Susmaya zorlanan, engellenen, sıradan insanların bile, yeri gelince zekaları ile inanılmaz ifadeler kullanıp söylemek istediklerini söyledikleri de bilinen gerçeklerden. Şifre var, vücut dili var , yüzlerce konuşma ve işaret dili var. Fısıltı gazetesinin özellikle cahil toplumlarda nasıl işlediğini bilmeyen yoktur.
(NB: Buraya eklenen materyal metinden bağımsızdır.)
## config.mk

```make
export PLATFORM = sky130hd
export DESIGN_NAME = pkt_hdr_reader
export DESIGN_NICKNAME = d
export VERILOG_FILES = /design/src/rtl/pkt_hdr_reader.sv
export SDC_FILE = /design/constraint.sdc
export NUM_CORES = 1
export LEC_CHECK = 0
export BUFFER_PORTS_ARGS = -buffer_cell sky130_fd_sc_hd__buf_2
export CORE_ASPECT_RATIO = 1.25
export CORE_MARGIN = 1.5
export CORE_UTILIZATION = 41
export DETAILED_ROUTE_END_ITERATION = 10
export PLACE_DENSITY = 0.77
export SLEW_MARGIN = 20
export SYNTH_ARGS = -nofsm -noshare
export SYNTH_HDL_FRONTEND = slang
export SYNTH_SLANG_ARGS = --single-unit
```

## constraint.sdc

```tcl
create_clock -name clk -period 2.5 [get_ports clk]
set_input_delay 0.125 -clock clk [delete_from_list [all_inputs] [get_ports clk]]
set_output_delay 0.125 -clock clk [all_outputs]
set_load 0.02 [all_outputs]
```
Bebekler sekiz dokuz aylık olunca( baba, dede,mama) gibi söylenmesi kolay kelimeleri söylemeye başlarlar. Yetişkinler bu kelimeleri duyunca pek sevinirler. Çocuğun, duyma ve konuşma engelli olmadığı anlaşılmış olur. Aradan biraz zaman geçince kelimelerin sayısı artar, basit cümleler başlar, daha sonra da; çocuk bıcır bıcır konuşur. Söyledikleriyle büyüklerini şaşırtır. Ergenliğe girince, dil pabuç kadar olabilir. Konuşma şekline, çemkirmeler eklenebilir ve konuşma eylemi, gitgide gelişir, hatta yazıya dönüşür. Her nedense konuşmakta zorlanmayan insan; susma ve dinlemeye sıra gelince, ne yazık ki çok zorlanır. Kreşlerde ve ilkokullarda eğitimin ilk adımı susmak , dinlemek, söz almak olmalıdır. En aydın , en kültürlü insanların bile çoğunun; susmayı, karşısındakini dinlemeyi, söz almayı almayı bilmediğini çevremizde sıklıkla görürüz.
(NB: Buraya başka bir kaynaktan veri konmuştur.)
**config.mk**
```make
export PLATFORM = sky130hd
export DESIGN_NAME = pipeline_debug_scanner_flat
export DESIGN_NICKNAME = d
export VERILOG_FILES = /design/src/rtl/pipeline_debug_scanner_if.sv /design/src/rtl/pipeline_debug_scanner.sv /design/src/flat_wrapper.sv
export SDC_FILE = /design/constraint.sdc
export NUM_CORES = 1
export LEC_CHECK = 0
export CAP_MARGIN = 20
export CORE_MARGIN = 2
export CORE_UTILIZATION = 52
export CTS_BUF_LIST = sky130_fd_sc_hd__clkbuf_8 sky130_fd_sc_hd__clkbuf_16
export CTS_CLUSTER_SIZE = 12
export DETAILED_ROUTE_END_ITERATION = 10
export PLACE_DENSITY = 0.86
export SLEW_MARGIN = 5
export SYNTH_ARGS = -nofsm -noshare
export SYNTH_HDL_FRONTEND = slang
export SYNTH_SLANG_ARGS = --single-unit
```
**constraint.sdc**
```tcl
create_clock -name clk -period 5.15 [get_ports clk]
set_input_delay 1.03 -clock clk [delete_from_list [all_inputs] [get_ports clk]]
set_output_delay 1.03 -clock clk [all_outputs]
set_load 0.1 [all_outputs]
```
**src/rtl/pipeline_debug_scanner_if.sv**
```systemverilog
// pipeline_debug_scanner_if
// Snapshot stream from the debug scanner to its consumer: one (kind, addr,
// data) beat per ready/valid handshake.
//   out_valid  beat valid (scanner -> consumer)
//   out_ready  consumer ready (consumer -> scanner)
//   out_kind   0 = register beat, 1 = memory beat
//   out_addr   register index (zero-extended) or memory byte address
//   out_data   captured register / memory value
//   out_last   final beat of the dump
interface pipeline_debug_scanner_if;
  logic        out_valid;
  logic        out_ready;
  logic        out_kind;
  logic [31:0] out_addr;
  logic [31:0] out_data;
  logic        out_last;

  modport master (
    output out_valid, out_kind, out_addr, out_data, out_last,
    input  out_ready
  );

  modport slave (
    input  out_valid, out_kind, out_addr, out_data, out_last,
    output out_ready
  );
endinterface

```
**src/rtl/pipeline_debug_scanner.sv**
```systemverilog
// pipeline_debug_scanner
// Debug controller sitting between the board top and pipeline_cpu. It holds
// the CPU in reset for RESET_CYCLES after system reset, counts retired
// instructions from the write-back stage, and on a start pulse (or when the
// count reaches commit_limit) freezes the CPU and streams a snapshot of
// registers 0..NUM_REGS-1 followed by MEM_WORDS memory words.
//   clk, reset          system clock, synchronous active-high reset
//   start               dump request in RUN, resume in DONE
//   commit_limit        auto-dump count (0 disables)
//   cpu_resetn          CPU reset (active low)
//   cpu_clk_en          CPU clock enable, 0 freezes the CPU
//   cpu_valid, wb_pc    CPU stage valids (bit 0 = WB) and WB pc
//   rf_addr / rf_data   register probe
//   mem_addr / mem_data memory probe (byte address)
//   dbg                 snapshot stream (master side)
//   commit_count        retired instructions since reset (saturating)
//   busy, done          dumping / dump finished
module pipeline_debug_scanner #(
  parameter int unsigned RESET_CYCLES = 10,
  parameter int unsigned NUM_REGS     = 32,
  parameter int unsigned MEM_WORDS    = 16,
  parameter logic [31:0] MEM_BASE     = 32'h0000_0000,
  parameter int unsigned RD_LAT       = 0
) (
  input  logic                            clk,
  input  logic                            reset,
  input  logic                            start,
  input  logic [31:0]                     commit_limit,
  output logic                            cpu_resetn,
  output logic                            cpu_clk_en,
  input  logic [4:0]                      cpu_valid,
  input  logic [31:0]                     wb_pc,
  output logic [4:0]                      rf_addr,
  input  logic [31:0]                     rf_data,
  output logic [31:0]                     mem_addr,
  input  logic [31:0]                     mem_data,
  pipeline_debug_scanner_if.master        dbg,
  output logic [31:0]                     commit_count,
  output logic                            busy,
  output logic                            done
);

  localparam int RW = (RESET_CYCLES > 1) ? $clog2(RESET_CYCLES) : 1;
  localparam int MW = (MEM_WORDS > 1) ? $clog2(MEM_WORDS) : 1;
  localparam logic [RW-1:0] RST_LAST = RW'(RESET_CYCLES - 1);
  localparam logic [MW-1:0] MEM_LAST = MW'(MEM_WORDS - 1);
  localparam logic [4:0]    REG_LAST = 5'(NUM_REGS - 1);
  localparam logic [1:0]    LAT      = 2'(RD_LAT);

  localparam logic [2:0] S_RESET_HOLD = 3'd0;
  localparam logic [2:0] S_RUN        = 3'd1;
  localparam logic [2:0] S_DUMP_REG   = 3'd2;
  localparam logic [2:0] S_DUMP_MEM   = 3'd3;
  localparam logic [2:0] S_DONE       = 3'd4;

  logic [2:0]    state;
  logic [RW-1:0] rst_cnt;
  logic [1:0]    lat_cnt;
  logic [MW-1:0] mem_idx;
  logic [31:0]   last_pc;
  logic          prev_wb_vld;
  logic          wb_new;
  logic          count_inc;
  logic          limit_hit;
  logic          in_mem;

  // Only the WB valid bit matters for retirement counting.
  logic unused_cpu_valid;
  assign unused_cpu_valid = ^cpu_valid[4:1];

  // A WB instruction is new unless the same pc was already valid last cycle;
  // a branch-to-self running back-to-back therefore counts once.
  assign wb_new    = cpu_valid[0] && ((wb_pc != last_pc) || !prev_wb_vld);
  assign count_inc = (state == S_RUN) && wb_new && (commit_count != 32'hFFFF_FFFF);
  // Compared only on an increment, so resuming at equality never retriggers.
  assign limit_hit = count_inc && (commit_limit != 32'd0) &&
                     ((commit_count + 32'd1) == commit_limit);
  assign in_mem    = (state == S_DUMP_MEM);

  assign cpu_resetn = (state != S_RESET_HOLD);
  assign cpu_clk_en = (state == S_RESET_HOLD) || (state == S_RUN);
  assign busy       = (state == S_DUMP_REG) || (state == S_DUMP_MEM);
  assign done       = (state == S_DONE);

  always_ff @(posedge clk) begin
    if (reset) begin
      state         <= S_RESET_HOLD;
      rst_cnt       <= '0;
      lat_cnt       <= '0;
      mem_idx       <= '0;
      rf_addr       <= '0;
      mem_addr      <= MEM_BASE;
      commit_count  <= '0;
      last_pc       <= '0;
      prev_wb_vld   <= 1'b0;
      dbg.out_valid <= 1'b0;
      dbg.out_kind  <= 1'b0;
      dbg.out_addr  <= '0;
      dbg.out_data  <= '0;
      dbg.out_last  <= 1'b0;
    end else begin
      prev_wb_vld <= cpu_valid[0];
      if (count_inc) commit_count <= commit_count + 32'd1;
      if ((state == S_RUN) && wb_new) last_pc <= wb_pc;

      case (state)
        S_RESET_HOLD: begin
          if (rst_cnt == RST_LAST) state <= S_RUN;
          else rst_cnt <= rst_cnt + 1'b1;
        end
        S_RUN: begin
          if (start || limit_hit) begin
            state    <= S_DUMP_REG;
            rf_addr  <= '0;
            mem_addr <= MEM_BASE;
            mem_idx  <= '0;
            lat_cnt  <= '0;
          end
        end
        S_DUMP_REG, S_DUMP_MEM: begin
          if (!dbg.out_valid) begin
            // Address has been stable for RD_LAT cycles: capture this cycle.
            if (lat_cnt == LAT) begin
              dbg.out_valid <= 1'b1;
              dbg.out_kind  <= in_mem;
              dbg.out_addr  <= in_mem ? mem_addr : {27'd0, rf_addr};
              dbg.out_data  <= in_mem ? mem_data : rf_data;
              dbg.out_last  <= in_mem && (mem_idx == MEM_LAST);
            end else begin
              lat_cnt <= lat_cnt + 2'd1;
            end
          end else if (dbg.out_ready) begin
            dbg.out_valid <= 1'b0;
            dbg.out_last  <= 1'b0;
            lat_cnt       <= '0;
            if (!in_mem) begin
              if (rf_addr == REG_LAST) state <= S_DUMP_MEM;
              else rf_addr <= rf_addr + 5'd1;
            end else if (mem_idx == MEM_LAST) begin
              state <= S_DONE;
            end else begin
              mem_idx  <= mem_idx + 1'b1;
              mem_addr <= mem_addr + 32'd4;
            end
          end
        end
        S_DONE: begin
          if (start) state <= S_RUN;
        end
        default: state <= S_RESET_HOLD;
      endcase
    end
  end

endmodule

```
**src/flat_wrapper.sv**
```systemverilog
// flat-port wrapper written by rule: the top's interface ports become plain ports
module pipeline_debug_scanner_flat 
#(
  parameter int unsigned RESET_CYCLES = 10,
  parameter int unsigned NUM_REGS     = 32,
  parameter int unsigned MEM_WORDS    = 16,
  parameter logic [31:0] MEM_BASE     = 32'h0000_0000,
  parameter int unsigned RD_LAT       = 0
)
  (clk, reset, start, commit_limit, cpu_resetn, cpu_clk_en, cpu_valid, wb_pc, rf_addr, rf_data, mem_addr, mem_data, commit_count, busy, done, dbg_out_valid, dbg_out_kind, dbg_out_addr, dbg_out_data, dbg_out_last, dbg_out_ready);
  pipeline_debug_scanner_if dbg_i ();
  input  logic clk;
  input  logic reset;
  input  logic start;
  input  logic [31:0] commit_limit;
  output logic cpu_resetn;
  output logic cpu_clk_en;
  input  logic [4:0] cpu_valid;
  input  logic [31:0] wb_pc;
  output logic [4:0] rf_addr;
  input  logic [31:0] rf_data;
  output logic [31:0] mem_addr;
  input  logic [31:0] mem_data;
  output logic [31:0] commit_count;
  output logic busy;
  output logic done;
  output wire logic [$bits(dbg_i.out_valid)-1:0] dbg_out_valid;
  output wire logic [$bits(dbg_i.out_kind)-1:0] dbg_out_kind;
  output wire logic [$bits(dbg_i.out_addr)-1:0] dbg_out_addr;
  output wire logic [$bits(dbg_i.out_data)-1:0] dbg_out_data;
  output wire logic [$bits(dbg_i.out_last)-1:0] dbg_out_last;
  input wire logic [$bits(dbg_i.out_ready)-1:0] dbg_out_ready;
  assign dbg_out_valid = dbg_i.out_valid;
  assign dbg_out_kind = dbg_i.out_kind;
  assign dbg_out_addr = dbg_i.out_addr;
  assign dbg_out_data = dbg_i.out_data;
  assign dbg_out_last = dbg_i.out_last;
  assign dbg_i.out_ready = dbg_out_ready;
  pipeline_debug_scanner #(.RESET_CYCLES(RESET_CYCLES), .NUM_REGS(NUM_REGS), .MEM_WORDS(MEM_WORDS), .MEM_BASE(MEM_BASE), .RD_LAT(RD_LAT)) u_core (.clk(clk), .reset(reset), .start(start), .commit_limit(commit_limit), .cpu_resetn(cpu_resetn), .cpu_clk_en(cpu_clk_en), .cpu_valid(cpu_valid), .wb_pc(wb_pc), .rf_addr(rf_addr), .rf_data(rf_data), .mem_addr(mem_addr), .mem_data(mem_data), .dbg(dbg_i), .commit_count(commit_count), .busy(busy), .done(done));
endmodule
```
==> results of run 1 <==
[worst min-delay path: cells and delay by family, from the launching register on]
kind,cells,cell delay (ns)
AOI/OAI and AO/OA,1,0.05
DFF,1,0.31
and+or+nand+nor,1,0.05
[synth_stat cells (all sizes together), types with 10 or more instances]
cell,n
nor2,123
buf,24
xnor2,66
nor3,10
o21ai,28
nand2b,14
a311oi,30
dfxtp,180
nand3,89
a31oi,14
or3,11
mux2i,39
xor2,34
a21oi,100
nor4,24
inv,14
clkbuf,65
nand4,34
nand2,135
a211oi,40
and3,13
[state kept, by name, summed over array words and instances (netlist names)]
| signal | flops |
|---|---|
| u_core.dbg.out_valid | 1 |
| u_core.mem_addr | 30 |
| u_core.dbg.out_addr | 32 |
| u_core.prev_wb_vld | 1 |
| u_core.commit_count | 32 |
| u_core.mem_idx | 4 |
| u_core.dbg.out_last | 1 |
| u_core.last_pc | 32 |
| u_core.lat_cnt | 2 |
| u_core.state | 3 |
| u_core.dbg.out_kind | 1 |
| u_core.rst_cnt | 4 |
| u_core.dbg.out_data | 32 |
| u_core.rf_addr | 5 |
[area by class of cell]
cell class	instances	area, um^2	area share [%]
multi-input combinational	893	5570	43.1
tap	229	287	2.22
clock buffer	17	425	3.29
sequential	180	3600	27.9
inverter	14	52.6	0.407
clock inverter	15	168	1.30
timing repair buffer	283	2820	21.8
[metrics by stage]
stage	hold WS [ns]	power [mW]	std cells
global placement	0.438	2.82	1598
detailed placement	0.446	2.85	1598
floorplan	0.439	2.48	1176
finish	0.454	4.14	1631
global route	0.478	4.31	1631
CTS	0.456	4.15	1630
[report_power, final]
part / switching [mW] / internal, mW / leakage (nW)
Combinational: 0.920 / 0.365 / 2.60
Clock: 0.590 / 0.728 / 0.284
Sequential: 0.0571 / 1.48 / 1.45
[cells by family after synthesis]
kind of cell	count (synthesis)	synth area share, %
XOR/XNOR	100	9.13
AO/OA/AOI/OAI	253	18.4
multiplexers	40	4.19
flip-flops	180	37.6
AND/OR/NAND/NOR	490	25.1
other	1	0.0391
buffers and inverters	103	4.52
adder cells (fa/ha/maj)	8	1.04
[worst max path at each step]
stage | start | end | cells past startpoint | slack [ns]
floorplan | u_core.state[2] | done | 2 | 1.23
global placement | commit_limit[19] | u_core.mem_addr[28] | 10 | 0.95
detailed placement | commit_limit[19] | u_core.mem_addr[16] | 10 | 0.85
CTS | u_core.commit_count[0] | u_core.mem_addr[16] | 10 | 1.12
global route | u_core.commit_count[0] | u_core.mem_addr[28] | 10 | 0.73
finish | u_core.commit_count[0] | u_core.mem_addr[16] | 10 | 1.06
[per-layer routing]
| layer | routed length, um | share of wire, % |
|---|---|---|
| met1 | 11400 | 42 |
| met2 | 13400 | 49 |
| met3 | 2060 | 7.6 |
| met4 | 341 | 1.3 |
| met5 | 0 | 0 |
==> results.ini, run 1 <==
[status]
status=finished, final reports clean

[critical_path]
cp_common_cell=a311oi_1
worst-path-buf-inv=0
r2r_end=u_core.mem_addr[16]
path_class=flop to flop
r2r_slack_ns=1.06
cp-start-kind=flop
crit_fanout=16
r2r.worst_path.cells=10
crit_chain=ha_1 -> nand3_4 -> nor4_4 -> nand4_2 -> a311oi_1 -> nand4_1 -> nor4_1 -> a21oi_2 -> nor2_1 -> a311oi_1
cp_top_family=simple AND/OR/NAND/NOR gates
cp_slowest_cell=nor4_4
worst_ep_required_time_ns=5.42
r2r_start=u_core.commit_count[0]
max_stage_delay_ns=0.78
cp.arrival_ns=4.36
endpoint_kind=flop

[cts]
cts-hold-fix-buffers=0
tritoncts=done
cts-root-buf=clkbuf_16
clkSinkCount=180
cts_made_buffers=17
worstSkewPairLatency_ns=0.43
h-tree-depth=4
cts_resized=0
clk_pin_slew_ns=0.07
clockBufferDepth=2
post_cts_buffers=0

[floorplan]
rows=49
die_h_um=140
die_w_um=140
start_util_pct=53.2
core_mm2=0.0180
ios=277
dieArea_mm2=0.0195

[detailed_routing]
detail-route-antenna-nets=0
vias=9441
first_iter_violations=502
remaining_drc_errors=0
totalWireLength_mm=27.2
viasPerCell=5.79
first_pass_iters=5
routedWlPerCell_um=16.7

[synth]
syn_avg_cell_area_um2=8.16
yosysWarnings=0
synth_edf_count=0
ys_seq_area_share_pct=37.6
synthCells=1175
yosysUniqueCellTypes=68
ys_async_sr_fraction_pct=0
yosys-top-cells-area=dfxtp_1 (38%), xnor2_1 (6.0%), nand2_1 (5.3%)
netlist_area_mm2=0.00959
yosysTopAreaCellShare_pct=37.6
synthFlopType=dfxtp_1
ys_ff_latch=180
synth_top_area_cell=dfxtp_1

[global_route]
use_met1_pct=34.3
first_global_vias=8850
grt_max_degree=104
use_met3_pct=6.16
grtUsageMet2_pct=45.3
grtUsageTotal_pct=26.7
grt_pass1_wl_mm=43.6
antenna_found_initial=0
busiest_layer=met2
grt.overflow.total=0

[flow_run]
drv_cap=0

[sta]
timing.final.ws_setup_ns=1.06
setup_viol=0
rsz0062_at_grt=false
max_freq_ghz=0.245
tightest_slew_ns=1.05
fin_worst_skew_ns=0.0109
final.period_utilization_pct=79.4
finalCriticalPeriod_ns=4.09
hold_viol=0
finalMaxSlewViolations=0
setup_tns_ns=0
relSlewSlack_pct=29.7

[worst_hold_path]
holdCritPathClass=flop to flop
whs_path_depth=2
holdCritStartpoint=u_core.dbg.out_addr[27]
worstHoldEndpoint=u_core.dbg.out_addr[27]

[placement]
hpwl_mm=19.0
dpl_cell_area_mm2=0.0123
portBuffers=270
dp_slack_ns=0.855
routabilityCongestion=0.894

[finish]
final_cell_mix=clkdlybuf4s50_1 (268), dfxtp_1 (180), nand2_1 (134), nor2_1 (122), a21oi_1 (99)
final_nets=1534
final_common_cell=clkdlybuf4s50_1
layout-drive-gt1-share_pct=6.06
utilization_pct=71.7
fin_area_mm2=0.0129
fillers=1494
synthToLayoutAreaGrowth_pct=34.8
n_antenna_cell=0

[power]
p_per_area_mw_per_mm2=321
ir_drop_mv=0.257
p_leak_nw=4.34

Power figures use the tool's default switching activity.
==> inputs of run 2 (changes only) <==
--- a/config.mk
+++ b/config.mk
@@ -7,11 +7,11 @@
 export LEC_CHECK = 0
 export CAP_MARGIN = 20
 export CORE_MARGIN = 2
-export CORE_UTILIZATION = 52
+export CORE_UTILIZATION = 44
 export CTS_BUF_LIST = sky130_fd_sc_hd__clkbuf_8 sky130_fd_sc_hd__clkbuf_16
 export CTS_CLUSTER_SIZE = 12
 export DETAILED_ROUTE_END_ITERATION = 10
-export PLACE_DENSITY = 0.86
+export PLACE_DENSITY = 0.78
 export SLEW_MARGIN = 5
 export SYNTH_ARGS = -nofsm -noshare
 export SYNTH_HDL_FRONTEND = slang
==> constraint.sdc (replaced) <==
create_clock -name clk -period 3.5 [get_ports clk]
set_input_delay 0.7 -clock clk [delete_from_list [all_inputs] [get_ports clk]]
set_output_delay 0.7 -clock clk [all_outputs]
set_load 0.1 [all_outputs]
==> run 2 against run 1 <==
Cell area is 1.2% higher. Sequential share of layout area is 0.15 points lower. Clock power is 49% higher. Clock-buffer cell count is 1 higher. Setup slack worse by 0.87 ns.
==> results.ini, run 2 (synthesized netlist as in run 1, its figures left out) <==
[floorplan]
die_w_um=152  ; +8.5%
rows=54  ; +10%
ios=277  ; unchanged
core_mm2=0.0216  ; +20%
die_h_um=152  ; +8.5%
dieArea_mm2=0.0230  ; +18%
start_util_pct=44.3  ; -8.8 points

[critical_path]
crit_fanout=16  ; unchanged
cp-start-kind=flop
endpoint_kind=flop
path_class=flop to flop
cp.arrival_ns=3.62  ; -0.74 ns
worst_ep_required_time_ns=3.81  ; -1.61 ns

[placement]
portBuffers=270  ; unchanged
dpl.cell_count=1671  ; +4.6%
hpwl_mm=19.7  ; +3.8%
routabilityCongestion=0.873  ; -2.3%

[worst_hold_path]
holdCritPathClass=flop to flop

[power]
p_leak_nw=4.60  ; +6.2%
ir_drop_mv=0.323  ; +25%
p_per_area_mw_per_mm2=473  ; +47%

[detailed_routing]
vias=9564  ; +1.3%
routedWlPerCell_um=16.4  ; -1.5%
first_iter_violations=561  ; +12%
first_pass_iters=6  ; +1
remaining_drc_errors=0  ; unchanged
viasPerCell=5.62  ; -3.0%
detail-route-antenna-nets=0  ; unchanged
totalWireLength_mm=27.9  ; +2.9%

[sta]
tightest_slew_ns=1.01  ; -0.0395 ns
setup_viol=0  ; unchanged
hold_viol=0  ; unchanged
finalMaxSlewViolations=0  ; unchanged
max_freq_ghz=0.302  ; +24%
hold_slack_ns=0.451  ; -0.00255 ns
relSlewSlack_pct=32.3  ; +2.6 points
setup_tns_ns=0  ; unchanged
fin_worst_skew_ns=0.0134  ; +0.00244 ns
finalCriticalPeriod_ns=3.31  ; -0.780 ns
final.period_utilization_pct=94.5  ; +15 points
rsz0062_at_grt=false

[global_route]
antenna_found_initial=0  ; unchanged
grt_pass1_wl_mm=43.3  ; -0.54%
first_global_vias=8637  ; -2.4%
grt_max_degree=102  ; -1.9%
grtUsageTotal_pct=23.2  ; -3.5 points
grt.overflow.total=0  ; unchanged

[cts]
clk_pin_slew_ns=0.07  ; about the same
cts-root-buf=clkbuf_16
tritoncts=done
h-tree-depth=4  ; unchanged
clkSinkCount=180  ; unchanged
cts-hold-fix-buffers=0  ; unchanged
clockBufferDepth=2  ; unchanged
cts_made_buffers=17  ; unchanged
worstSkewPairLatency_ns=0.43  ; about the same

[finish]
final_nets=1555  ; +1.4%
stdcell_count=1703  ; +4.4%
layout-drive-gt1-share_pct=13.7  ; +7.6 points
final_cell_mix=clkdlybuf4s50_1 (199), dfxtp_1 (162), nand2_1 (134), nor2_1 (121), a21oi_1 (99)
fillers=1945  ; +30%
synthToLayoutAreaGrowth_pct=36.3
n_antenna_cell=0  ; unchanged
final_common_cell=clkdlybuf4s50_1

[flow_run]
drv_cap=0  ; unchanged

[status]
status=finished, final reports clean

[run 2: metal layers]
metal	GRT usage [%]	part of all wire (%)	vias up
met5	0	0	-
met4	5.09	1.3	0
met3	4.58	6.7	28
met2	39.0	49	314
met1	30.8	43	4526
li1	-	-	4696
[run 2: worst max-delay path, stage by stage, from the launching register on]
cell and delay, ns:
dfxtp_2 0.37, ha_1 0.25, nand3_4 0.15, nor4_4 0.34
buf_12 0.18, nand4_2 0.14, a311oi_1 0.37, nand4_1 0.19
or4_4 0.58, o22ai_4 0.23, a21oi_1 0.13, a32o_1 0.24
[run 2: layout make-up]
cell class,instances,area [um^2],area share (%)
multi-input cells,893,5570,42.6
flip-flops and latches,180,3630,27.7
repair buffers,304,2860,21.9
clock buffers,18,439,3.36
well taps,280,350,2.68
clock inverters,14,169,1.29
inverters,14,52.6,0.402
[run 2: through the flow]
stage	worst slack (ns)	utilization (%)	instance area, um^2	power [mW]
detailed placement	-0.213	57.6	12500	4.25
CTS	0.207	60.4	13100	6.23
global placement	-0.158	57.6	12500	4.22
finish	0.191	60.5	13100	6.18
floorplan	0.00391	-	9620	3.66
global route	0.0612	60.5	13100	6.45
[run 2: worst paths after layout]
path	startpoint	to	slack, ns	cells after the start
worst max-delay path	u_core.commit_count[1]	u_core.rf_addr[1]	0.19	11
worst min-delay path	u_core.dbg.out_addr[1]	u_core.dbg.out_addr[1]	0.45	2
worst max register to register	u_core.commit_count[1]	u_core.rf_addr[1]	0.19	11
worst min register to register	u_core.dbg.out_addr[1]	u_core.dbg.out_addr[1]	0.45	2
[run 2: timing repair]
action	4_1_cts	5_1_grt
buffers inserted	0	0
setup endpoints to repair	0	2
resized for setup	0	1
[run 2: where the power goes]
| group | internal, mW | leakage (nW) | switching [mW] | total [mW] |
|---|---|---|---|---|
| Sequential | 2.18 | 1.46 | 0.0839 | 2.26 |
| Clock | 1.09 | 0.286 | 0.880 | 1.97 |
| Combinational | 0.577 | 2.86 | 1.36 | 1.94 |
| Total | 3.85 | 4.60 | 2.33 | 6.18 |
==> inputs of run 3 (changes only) <==
--- a/config.mk
+++ b/config.mk
@@ -7,11 +7,12 @@
 export LEC_CHECK = 0
 export CAP_MARGIN = 20
 export CORE_MARGIN = 2
-export CORE_UTILIZATION = 44
+export CORE_UTILIZATION = 48
 export CTS_BUF_LIST = sky130_fd_sc_hd__clkbuf_8 sky130_fd_sc_hd__clkbuf_16
 export CTS_CLUSTER_SIZE = 12
 export DETAILED_ROUTE_END_ITERATION = 10
-export PLACE_DENSITY = 0.78
+export PLACE_DENSITY = 0.81
+export SKIP_CTS_REPAIR_TIMING = 1
 export SLEW_MARGIN = 5
 export SYNTH_ARGS = -nofsm -noshare
 export SYNTH_HDL_FRONTEND = slang
==> constraint.sdc (replaced) <==
create_clock -name clk -period 3.2 [get_ports clk]
set_input_delay 0.64 -clock clk [delete_from_list [all_inputs] [get_ports clk]]
set_output_delay 0.64 -clock clk [all_outputs]
set_load 0.1 [all_outputs]
==> run 3 against run 2 <==
Non-clock buffer count rose by 36. Final cell count rose by 1.3%. Highest routed layer unchanged. Die area fell by 8.1%. Via count rose by 3.0%. Flip-flop and latch count did not move. Largest cell class unchanged. Critical endpoint is now u_core.rf_addr[4].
Geçmiş yıllarda, Cumhurbaşkanlığı Senfonisi ‘ nin konserine, yeğenlerimi dinlemek için gitmiştik. Salona girerken uzak doğulu oldukları çekik gözlerinde anlaşılan bir çiftin kucaklarında beş ,altı aylık bir bebek ve üç yaşlarında bir çocukla salona girdiklerini gördüm. Bir buçuk , iki saat sürecek klasik konserde bu çocukların sıkılacaklarını, ağlayıp konuşabileceklerini düşündüm. Salonda görebileceğim bir yerde oturduklarını görünce merakla izlemeye başladım. Konser boyunca bu iki çocuktan ( tık!) çıkmadı. Demek ki; küçük yaşta çocuklara bu eğitim verilebiliyormuş . Susmayı bilmeyen insanların çok olduğu toplumumuzda; kim ne kadar suskun kalabilir, kim engellere, ne ölçüde takılır bilemeyiz. Susmanın; ülke ve insanlık için gerekli olduğuna inananlar varsa, kesin susacaklardır diye düşünüyorum. Ama buna inanmayan, çenesini tutamayan insanların hali zor! Güzel ve etkili konuşma da; Allah vergisi hoş bir yetenek.. Yaşamımızda kısıtlamalar olur mu? Bu kısıtlamaların arkası gelir mi? Yeni kısıtlamalar eklenir mi hiç belli olmaz…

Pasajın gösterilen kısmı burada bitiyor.